## Task to complete
From first line to last, write out the data precisely as shown.
• • •
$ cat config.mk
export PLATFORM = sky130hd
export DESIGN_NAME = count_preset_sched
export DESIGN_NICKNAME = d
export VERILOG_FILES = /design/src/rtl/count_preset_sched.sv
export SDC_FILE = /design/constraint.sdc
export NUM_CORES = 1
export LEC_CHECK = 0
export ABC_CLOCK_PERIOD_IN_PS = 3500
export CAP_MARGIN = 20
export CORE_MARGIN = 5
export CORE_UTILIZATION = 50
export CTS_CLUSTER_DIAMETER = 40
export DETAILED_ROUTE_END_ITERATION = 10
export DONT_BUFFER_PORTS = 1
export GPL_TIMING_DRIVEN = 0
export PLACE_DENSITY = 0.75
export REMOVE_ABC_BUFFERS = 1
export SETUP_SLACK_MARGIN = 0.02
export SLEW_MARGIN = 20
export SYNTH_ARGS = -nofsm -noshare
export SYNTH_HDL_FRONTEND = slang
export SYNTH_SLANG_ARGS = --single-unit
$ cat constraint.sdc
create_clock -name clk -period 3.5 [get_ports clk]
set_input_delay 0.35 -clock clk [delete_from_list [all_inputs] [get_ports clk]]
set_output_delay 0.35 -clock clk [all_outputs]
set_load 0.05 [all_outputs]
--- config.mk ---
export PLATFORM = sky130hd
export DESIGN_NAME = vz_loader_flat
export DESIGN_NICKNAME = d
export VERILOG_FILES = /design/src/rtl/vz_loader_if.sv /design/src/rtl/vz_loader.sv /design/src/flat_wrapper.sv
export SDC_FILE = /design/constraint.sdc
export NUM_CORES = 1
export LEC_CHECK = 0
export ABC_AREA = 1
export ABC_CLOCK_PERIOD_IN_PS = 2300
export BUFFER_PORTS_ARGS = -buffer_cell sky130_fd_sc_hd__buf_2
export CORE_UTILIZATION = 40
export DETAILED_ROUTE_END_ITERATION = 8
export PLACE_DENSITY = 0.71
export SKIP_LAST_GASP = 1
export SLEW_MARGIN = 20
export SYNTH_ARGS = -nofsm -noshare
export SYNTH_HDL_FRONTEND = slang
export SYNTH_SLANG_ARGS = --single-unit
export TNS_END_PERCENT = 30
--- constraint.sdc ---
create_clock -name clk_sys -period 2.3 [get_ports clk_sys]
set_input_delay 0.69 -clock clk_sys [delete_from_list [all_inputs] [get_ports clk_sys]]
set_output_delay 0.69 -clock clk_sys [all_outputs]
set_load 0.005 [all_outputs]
• • •
## Answer to this task
$ cat config.mk
export PLATFORM = sky130hd
export DESIGN_NAME = count_preset_sched
export DESIGN_NICKNAME = d
export VERILOG_FILES = /design/src/rtl/count_preset_sched.sv
export SDC_FILE = /design/constraint.sdc
export NUM_CORES = 1
export LEC_CHECK = 0
export ABC_CLOCK_PERIOD_IN_PS = 3500
export CAP_MARGIN = 20
export CORE_MARGIN = 5
export CORE_UTILIZATION = 50
export CTS_CLUSTER_DIAMETER = 40
export DETAILED_ROUTE_END_ITERATION = 10
export DONT_BUFFER_PORTS = 1
export GPL_TIMING_DRIVEN = 0
export PLACE_DENSITY = 0.75
export REMOVE_ABC_BUFFERS = 1
export SETUP_SLACK_MARGIN = 0.02
export SLEW_MARGIN = 20
export SYNTH_ARGS = -nofsm -noshare
export SYNTH_HDL_FRONTEND = slang
export SYNTH_SLANG_ARGS = --single-unit
$ cat constraint.sdc
create_clock -name clk -period 3.5 [get_ports clk]
set_input_delay 0.35 -clock clk [delete_from_list [all_inputs] [get_ports clk]]
set_output_delay 0.35 -clock clk [all_outputs]
set_load 0.05 [all_outputs]
--- config.mk ---
export PLATFORM = sky130hd
export DESIGN_NAME = vz_loader_flat
export DESIGN_NICKNAME = d
export VERILOG_FILES = /design/src/rtl/vz_loader_if.sv /design/src/rtl/vz_loader.sv /design/src/flat_wrapper.sv
export SDC_FILE = /design/constraint.sdc
export NUM_CORES = 1
export LEC_CHECK = 0
export ABC_AREA = 1
export ABC_CLOCK_PERIOD_IN_PS = 2300
export BUFFER_PORTS_ARGS = -buffer_cell sky130_fd_sc_hd__buf_2
export CORE_UTILIZATION = 40
export DETAILED_ROUTE_END_ITERATION = 8
export PLACE_DENSITY = 0.71
export SKIP_LAST_GASP = 1
export SLEW_MARGIN = 20
export SYNTH_ARGS = -nofsm -noshare
export SYNTH_HDL_FRONTEND = slang
export SYNTH_SLANG_ARGS = --single-unit
export TNS_END_PERCENT = 30
--- constraint.sdc ---
create_clock -name clk_sys -period 2.3 [get_ports clk_sys]
set_input_delay 0.69 -clock clk_sys [delete_from_list [all_inputs] [get_ports clk_sys]]
set_output_delay 0.69 -clock clk_sys [all_outputs]
set_load 0.005 [all_outputs]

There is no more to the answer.